The Luminous Judi Dench Gives a Shakespearean Masterclass in Kenneth Branagh's Winter Wonder
Daily Mail, 14 November 2015
The brilliantly precocious Kenneth Branagh was only 26 when he turned actor-manager for the first time and co-founded, with his actor friend David Parfitt, the Renaissance Theatre Company.
Among many highlights in its all too short five-year span was an unusually wintry 'Twelfth Night' set in a snowy Illyria with Richard Briers as an unforgettably bitter and twisted Malvolio, and a blissfully merry 'Much Ado About Nothing', in which Judi Dench directed Branagh and Samantha Bond as the bickering Benedick and Beatrice.
The good news is that Sir Kenneth is back with his own company for a one-year season in the beautifully restored Garrick Theatre.
His first production, superbly co-directed by him and Rob Ashford, is Shakespeare’s late romance, 'The Winter’s Tale', about redemption and regeneration and the miracle that is a second chance.
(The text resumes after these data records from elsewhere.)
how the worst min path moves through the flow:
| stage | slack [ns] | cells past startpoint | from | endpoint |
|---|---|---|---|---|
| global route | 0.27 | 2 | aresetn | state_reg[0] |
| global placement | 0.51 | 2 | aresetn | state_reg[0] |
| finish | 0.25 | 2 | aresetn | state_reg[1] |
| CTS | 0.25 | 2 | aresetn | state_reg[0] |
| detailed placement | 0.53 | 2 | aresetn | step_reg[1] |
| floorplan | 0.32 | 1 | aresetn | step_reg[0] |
And it reunites him – thrillingly – with Dench.
The curtain rises in Christopher Oram’s stunning design on an idealised, snowy, cosy, Christmas scene in King Leontes’s palace: there’s a huge tree, jolly carollers singing, and family and friends watching a cinefilm of Leontes and his best and oldest friend Polixines, playing together as nippers.
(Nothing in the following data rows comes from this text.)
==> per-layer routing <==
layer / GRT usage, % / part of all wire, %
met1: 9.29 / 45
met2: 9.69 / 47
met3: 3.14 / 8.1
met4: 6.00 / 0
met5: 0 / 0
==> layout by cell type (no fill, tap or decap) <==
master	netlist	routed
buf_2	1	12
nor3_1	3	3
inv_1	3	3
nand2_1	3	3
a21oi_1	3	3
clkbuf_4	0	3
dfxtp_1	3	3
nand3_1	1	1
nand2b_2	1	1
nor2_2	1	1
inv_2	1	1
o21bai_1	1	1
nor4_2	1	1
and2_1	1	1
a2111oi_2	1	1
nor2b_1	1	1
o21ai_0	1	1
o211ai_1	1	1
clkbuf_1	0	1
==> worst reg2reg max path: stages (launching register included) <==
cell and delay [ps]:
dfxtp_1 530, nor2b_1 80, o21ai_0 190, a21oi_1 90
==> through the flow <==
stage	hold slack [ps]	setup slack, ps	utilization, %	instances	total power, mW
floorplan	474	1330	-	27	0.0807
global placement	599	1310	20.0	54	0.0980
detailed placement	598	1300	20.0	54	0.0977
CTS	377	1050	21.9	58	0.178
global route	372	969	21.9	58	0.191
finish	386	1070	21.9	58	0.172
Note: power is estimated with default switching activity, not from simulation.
Suddenly everything becomes very real and anything but romantic, as Leontes (Branagh) gets it into his head that his blameless wife Hermione (Miranda Raison, all graciousness and dignity) is having an affair with Polixines, and has been for years.
Branagh’s volcanic eruption into feverish suspicion (‘Too hot, too hot’… ‘My wife is slippery’) is like a seizure, as if his veins are running with molten lava. His eyes blaze, his breath is quick. He’s a man possessed – and ultimately felled – by demons, and it’s terrifying to see. He cannot be moved, not even when he is shown his new-born baby.
This is an exceptionally well-spoken production, but a luminous Judi Dench gives one of her most moving Shakespearean masterclasses. She doubles as the shrewd Paulina – a shrew and a saviour, ensuring Leontes pays for his sins while engineering his redemption – and as the figure of Time, the healer.
The scenes in bucolic Bohemia are also highly charged emotionally – and erotically, too, when the hunky shepherds take their shirts off and flex their pecs.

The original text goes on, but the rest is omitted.